Exercise description: Using the entries below, write out the line with "path,endpoint,slack (ns)", the line with "finish | 0.0282 | 0.00593 | 0.0419", and every line in between, exactly as each is written.

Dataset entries
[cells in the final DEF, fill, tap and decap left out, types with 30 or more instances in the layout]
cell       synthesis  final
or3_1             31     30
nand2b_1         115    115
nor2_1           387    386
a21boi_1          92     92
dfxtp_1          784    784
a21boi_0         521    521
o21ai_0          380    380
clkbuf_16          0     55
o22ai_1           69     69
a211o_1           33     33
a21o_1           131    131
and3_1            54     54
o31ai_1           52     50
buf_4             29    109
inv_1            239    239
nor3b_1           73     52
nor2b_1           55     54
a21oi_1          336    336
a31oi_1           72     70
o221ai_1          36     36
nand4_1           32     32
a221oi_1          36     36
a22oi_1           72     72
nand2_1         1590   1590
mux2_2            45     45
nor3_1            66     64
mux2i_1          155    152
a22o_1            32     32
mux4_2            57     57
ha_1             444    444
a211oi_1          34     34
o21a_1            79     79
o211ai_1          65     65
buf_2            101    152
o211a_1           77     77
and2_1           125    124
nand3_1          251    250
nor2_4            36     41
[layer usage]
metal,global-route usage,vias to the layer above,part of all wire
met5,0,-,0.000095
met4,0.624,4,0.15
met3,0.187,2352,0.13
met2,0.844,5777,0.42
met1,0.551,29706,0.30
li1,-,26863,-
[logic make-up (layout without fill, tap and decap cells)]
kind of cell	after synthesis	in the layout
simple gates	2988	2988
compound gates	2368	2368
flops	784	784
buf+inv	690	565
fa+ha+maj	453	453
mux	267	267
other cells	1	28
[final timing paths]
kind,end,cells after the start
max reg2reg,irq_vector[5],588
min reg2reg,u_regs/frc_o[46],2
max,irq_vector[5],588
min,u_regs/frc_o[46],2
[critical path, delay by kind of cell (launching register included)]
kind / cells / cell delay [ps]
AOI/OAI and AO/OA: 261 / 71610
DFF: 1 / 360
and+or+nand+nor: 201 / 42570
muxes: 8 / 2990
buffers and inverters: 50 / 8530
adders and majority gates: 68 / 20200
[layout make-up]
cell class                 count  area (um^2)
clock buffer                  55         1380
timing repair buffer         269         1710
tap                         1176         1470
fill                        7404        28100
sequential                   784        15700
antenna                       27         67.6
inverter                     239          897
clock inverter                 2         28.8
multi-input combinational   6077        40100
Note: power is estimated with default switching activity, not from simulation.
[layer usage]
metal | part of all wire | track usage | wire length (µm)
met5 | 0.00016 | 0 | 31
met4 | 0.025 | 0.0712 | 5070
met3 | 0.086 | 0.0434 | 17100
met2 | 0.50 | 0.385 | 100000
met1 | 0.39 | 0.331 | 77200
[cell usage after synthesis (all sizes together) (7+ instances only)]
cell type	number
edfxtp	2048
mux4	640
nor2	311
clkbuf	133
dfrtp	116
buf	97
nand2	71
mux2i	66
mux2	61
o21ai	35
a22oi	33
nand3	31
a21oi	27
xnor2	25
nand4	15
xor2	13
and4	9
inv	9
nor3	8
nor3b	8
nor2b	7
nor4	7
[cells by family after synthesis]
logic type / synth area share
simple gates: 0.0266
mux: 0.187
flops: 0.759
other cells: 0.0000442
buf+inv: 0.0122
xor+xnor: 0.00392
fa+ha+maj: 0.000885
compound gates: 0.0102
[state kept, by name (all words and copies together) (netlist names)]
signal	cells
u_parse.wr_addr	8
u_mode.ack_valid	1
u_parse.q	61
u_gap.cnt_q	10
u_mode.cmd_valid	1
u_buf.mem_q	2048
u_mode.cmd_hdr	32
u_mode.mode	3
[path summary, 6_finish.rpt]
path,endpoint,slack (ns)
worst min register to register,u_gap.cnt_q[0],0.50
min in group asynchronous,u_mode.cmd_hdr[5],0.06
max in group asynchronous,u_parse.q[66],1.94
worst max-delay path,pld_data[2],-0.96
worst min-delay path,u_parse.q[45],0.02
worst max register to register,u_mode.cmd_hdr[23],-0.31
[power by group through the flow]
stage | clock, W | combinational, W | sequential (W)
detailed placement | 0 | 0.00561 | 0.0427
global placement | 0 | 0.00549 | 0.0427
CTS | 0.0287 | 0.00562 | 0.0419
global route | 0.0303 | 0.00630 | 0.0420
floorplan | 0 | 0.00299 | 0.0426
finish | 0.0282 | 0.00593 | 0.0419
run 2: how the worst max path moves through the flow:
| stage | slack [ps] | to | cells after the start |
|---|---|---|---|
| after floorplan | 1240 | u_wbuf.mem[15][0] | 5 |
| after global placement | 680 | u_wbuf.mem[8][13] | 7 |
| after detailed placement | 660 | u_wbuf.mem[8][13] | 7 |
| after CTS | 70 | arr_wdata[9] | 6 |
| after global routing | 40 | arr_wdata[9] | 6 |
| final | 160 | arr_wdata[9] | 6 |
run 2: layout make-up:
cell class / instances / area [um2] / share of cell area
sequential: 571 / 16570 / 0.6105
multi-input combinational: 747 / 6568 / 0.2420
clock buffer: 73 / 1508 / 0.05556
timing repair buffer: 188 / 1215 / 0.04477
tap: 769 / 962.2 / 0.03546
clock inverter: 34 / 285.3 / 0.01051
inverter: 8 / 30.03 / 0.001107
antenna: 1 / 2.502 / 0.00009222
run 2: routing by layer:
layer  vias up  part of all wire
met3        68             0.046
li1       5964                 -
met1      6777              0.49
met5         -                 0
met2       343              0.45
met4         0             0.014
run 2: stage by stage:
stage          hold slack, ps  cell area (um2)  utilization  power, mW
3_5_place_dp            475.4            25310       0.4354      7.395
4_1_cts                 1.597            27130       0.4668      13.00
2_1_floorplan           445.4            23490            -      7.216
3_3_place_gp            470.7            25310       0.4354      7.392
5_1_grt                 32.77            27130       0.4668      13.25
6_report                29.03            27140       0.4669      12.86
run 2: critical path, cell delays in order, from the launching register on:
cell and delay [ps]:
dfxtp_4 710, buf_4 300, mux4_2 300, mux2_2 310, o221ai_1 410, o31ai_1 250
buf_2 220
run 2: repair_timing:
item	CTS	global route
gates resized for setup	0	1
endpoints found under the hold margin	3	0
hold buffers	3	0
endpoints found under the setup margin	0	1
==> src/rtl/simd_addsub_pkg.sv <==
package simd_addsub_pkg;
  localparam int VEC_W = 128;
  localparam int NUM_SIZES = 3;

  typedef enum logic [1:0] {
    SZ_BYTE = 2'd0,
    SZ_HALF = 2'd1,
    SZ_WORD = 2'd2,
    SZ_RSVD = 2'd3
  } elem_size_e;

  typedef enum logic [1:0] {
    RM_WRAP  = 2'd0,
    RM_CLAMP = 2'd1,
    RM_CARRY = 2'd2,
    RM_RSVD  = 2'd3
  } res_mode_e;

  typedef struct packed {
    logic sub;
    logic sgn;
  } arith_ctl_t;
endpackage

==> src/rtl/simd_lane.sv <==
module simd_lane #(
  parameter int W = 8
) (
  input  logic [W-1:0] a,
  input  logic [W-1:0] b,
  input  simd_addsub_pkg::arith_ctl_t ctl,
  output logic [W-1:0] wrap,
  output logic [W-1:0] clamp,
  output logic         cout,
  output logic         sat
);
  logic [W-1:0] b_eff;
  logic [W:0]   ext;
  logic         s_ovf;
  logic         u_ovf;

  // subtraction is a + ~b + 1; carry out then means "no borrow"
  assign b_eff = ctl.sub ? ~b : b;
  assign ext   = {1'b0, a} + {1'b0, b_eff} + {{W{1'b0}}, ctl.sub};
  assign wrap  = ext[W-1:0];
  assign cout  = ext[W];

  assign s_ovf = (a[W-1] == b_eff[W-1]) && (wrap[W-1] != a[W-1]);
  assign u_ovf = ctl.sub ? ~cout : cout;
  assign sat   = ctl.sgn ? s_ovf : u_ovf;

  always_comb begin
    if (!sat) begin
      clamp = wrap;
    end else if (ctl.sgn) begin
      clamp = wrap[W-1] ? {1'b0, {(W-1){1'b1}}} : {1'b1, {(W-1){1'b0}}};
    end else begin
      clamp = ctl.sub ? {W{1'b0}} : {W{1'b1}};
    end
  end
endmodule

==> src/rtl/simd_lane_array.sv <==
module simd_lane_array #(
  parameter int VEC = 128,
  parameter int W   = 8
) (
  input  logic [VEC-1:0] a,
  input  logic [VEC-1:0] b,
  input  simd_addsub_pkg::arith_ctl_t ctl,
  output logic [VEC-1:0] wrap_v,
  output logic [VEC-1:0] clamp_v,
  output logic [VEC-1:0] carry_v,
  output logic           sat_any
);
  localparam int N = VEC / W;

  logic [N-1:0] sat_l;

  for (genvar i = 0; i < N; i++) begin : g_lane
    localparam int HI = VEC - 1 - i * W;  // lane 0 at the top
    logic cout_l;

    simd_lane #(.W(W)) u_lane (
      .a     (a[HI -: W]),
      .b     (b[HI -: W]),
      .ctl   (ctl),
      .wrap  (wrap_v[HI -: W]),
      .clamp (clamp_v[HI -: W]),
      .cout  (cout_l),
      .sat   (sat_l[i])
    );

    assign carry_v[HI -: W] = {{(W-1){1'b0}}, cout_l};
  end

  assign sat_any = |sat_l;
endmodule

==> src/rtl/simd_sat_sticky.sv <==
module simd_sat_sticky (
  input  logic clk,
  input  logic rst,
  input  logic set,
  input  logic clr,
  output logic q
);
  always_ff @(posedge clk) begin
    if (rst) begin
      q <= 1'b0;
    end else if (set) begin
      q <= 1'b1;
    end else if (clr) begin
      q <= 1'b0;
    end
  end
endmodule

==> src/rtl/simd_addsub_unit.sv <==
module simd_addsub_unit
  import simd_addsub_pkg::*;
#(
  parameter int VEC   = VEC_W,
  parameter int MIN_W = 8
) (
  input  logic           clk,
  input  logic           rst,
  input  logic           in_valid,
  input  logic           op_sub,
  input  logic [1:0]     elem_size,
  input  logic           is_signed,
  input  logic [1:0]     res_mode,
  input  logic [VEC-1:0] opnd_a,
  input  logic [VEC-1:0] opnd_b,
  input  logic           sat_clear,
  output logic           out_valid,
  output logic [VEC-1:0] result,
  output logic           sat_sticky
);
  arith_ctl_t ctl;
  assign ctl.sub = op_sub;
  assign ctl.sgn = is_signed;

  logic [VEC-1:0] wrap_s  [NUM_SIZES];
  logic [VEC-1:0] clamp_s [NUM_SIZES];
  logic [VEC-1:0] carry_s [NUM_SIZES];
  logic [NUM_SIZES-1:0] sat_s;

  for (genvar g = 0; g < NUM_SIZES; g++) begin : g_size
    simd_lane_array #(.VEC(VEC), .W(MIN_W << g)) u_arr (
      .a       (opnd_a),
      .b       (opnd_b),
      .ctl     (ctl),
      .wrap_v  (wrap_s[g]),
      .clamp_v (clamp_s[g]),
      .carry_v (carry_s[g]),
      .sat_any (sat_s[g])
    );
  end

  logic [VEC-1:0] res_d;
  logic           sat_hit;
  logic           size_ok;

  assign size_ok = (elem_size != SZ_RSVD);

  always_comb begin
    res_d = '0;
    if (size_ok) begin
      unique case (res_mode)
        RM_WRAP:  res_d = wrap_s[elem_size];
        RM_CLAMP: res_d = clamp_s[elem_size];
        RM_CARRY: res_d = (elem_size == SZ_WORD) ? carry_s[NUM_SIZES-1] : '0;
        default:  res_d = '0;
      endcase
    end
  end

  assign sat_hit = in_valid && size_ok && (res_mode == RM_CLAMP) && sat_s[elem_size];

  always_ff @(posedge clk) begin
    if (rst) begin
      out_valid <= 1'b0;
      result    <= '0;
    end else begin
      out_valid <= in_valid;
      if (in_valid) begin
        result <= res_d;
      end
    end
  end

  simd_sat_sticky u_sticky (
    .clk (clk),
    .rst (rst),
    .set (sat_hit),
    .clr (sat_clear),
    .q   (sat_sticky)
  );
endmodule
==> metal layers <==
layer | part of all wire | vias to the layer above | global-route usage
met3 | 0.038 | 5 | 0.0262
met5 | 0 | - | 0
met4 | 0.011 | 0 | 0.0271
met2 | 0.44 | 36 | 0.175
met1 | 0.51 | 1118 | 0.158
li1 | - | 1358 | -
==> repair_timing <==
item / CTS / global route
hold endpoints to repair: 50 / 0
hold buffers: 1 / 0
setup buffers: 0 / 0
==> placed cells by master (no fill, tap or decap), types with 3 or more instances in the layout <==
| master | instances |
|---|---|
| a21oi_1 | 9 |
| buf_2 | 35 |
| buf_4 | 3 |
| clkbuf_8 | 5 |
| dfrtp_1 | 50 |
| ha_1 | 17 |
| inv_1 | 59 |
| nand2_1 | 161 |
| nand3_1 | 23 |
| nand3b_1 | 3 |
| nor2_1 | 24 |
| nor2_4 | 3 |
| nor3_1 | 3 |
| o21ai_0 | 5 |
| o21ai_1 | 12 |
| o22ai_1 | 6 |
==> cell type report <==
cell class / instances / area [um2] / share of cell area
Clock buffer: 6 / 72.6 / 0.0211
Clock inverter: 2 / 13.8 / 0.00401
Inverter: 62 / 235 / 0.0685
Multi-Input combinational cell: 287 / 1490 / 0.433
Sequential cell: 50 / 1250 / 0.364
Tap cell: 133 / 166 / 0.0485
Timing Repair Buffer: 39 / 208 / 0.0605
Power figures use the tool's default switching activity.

Answer:
path,endpoint,slack (ns)
worst min register to register,u_gap.cnt_q[0],0.50
min in group asynchronous,u_mode.cmd_hdr[5],0.06
max in group asynchronous,u_parse.q[66],1.94
worst max-delay path,pld_data[2],-0.96
worst min-delay path,u_parse.q[45],0.02
worst max register to register,u_mode.cmd_hdr[23],-0.31
[power by group through the flow]
stage | clock, W | combinational, W | sequential (W)
detailed placement | 0 | 0.00561 | 0.0427
global placement | 0 | 0.00549 | 0.0427
CTS | 0.0287 | 0.00562 | 0.0419
global route | 0.0303 | 0.00630 | 0.0420
floorplan | 0 | 0.00299 | 0.0426
finish | 0.0282 | 0.00593 | 0.0419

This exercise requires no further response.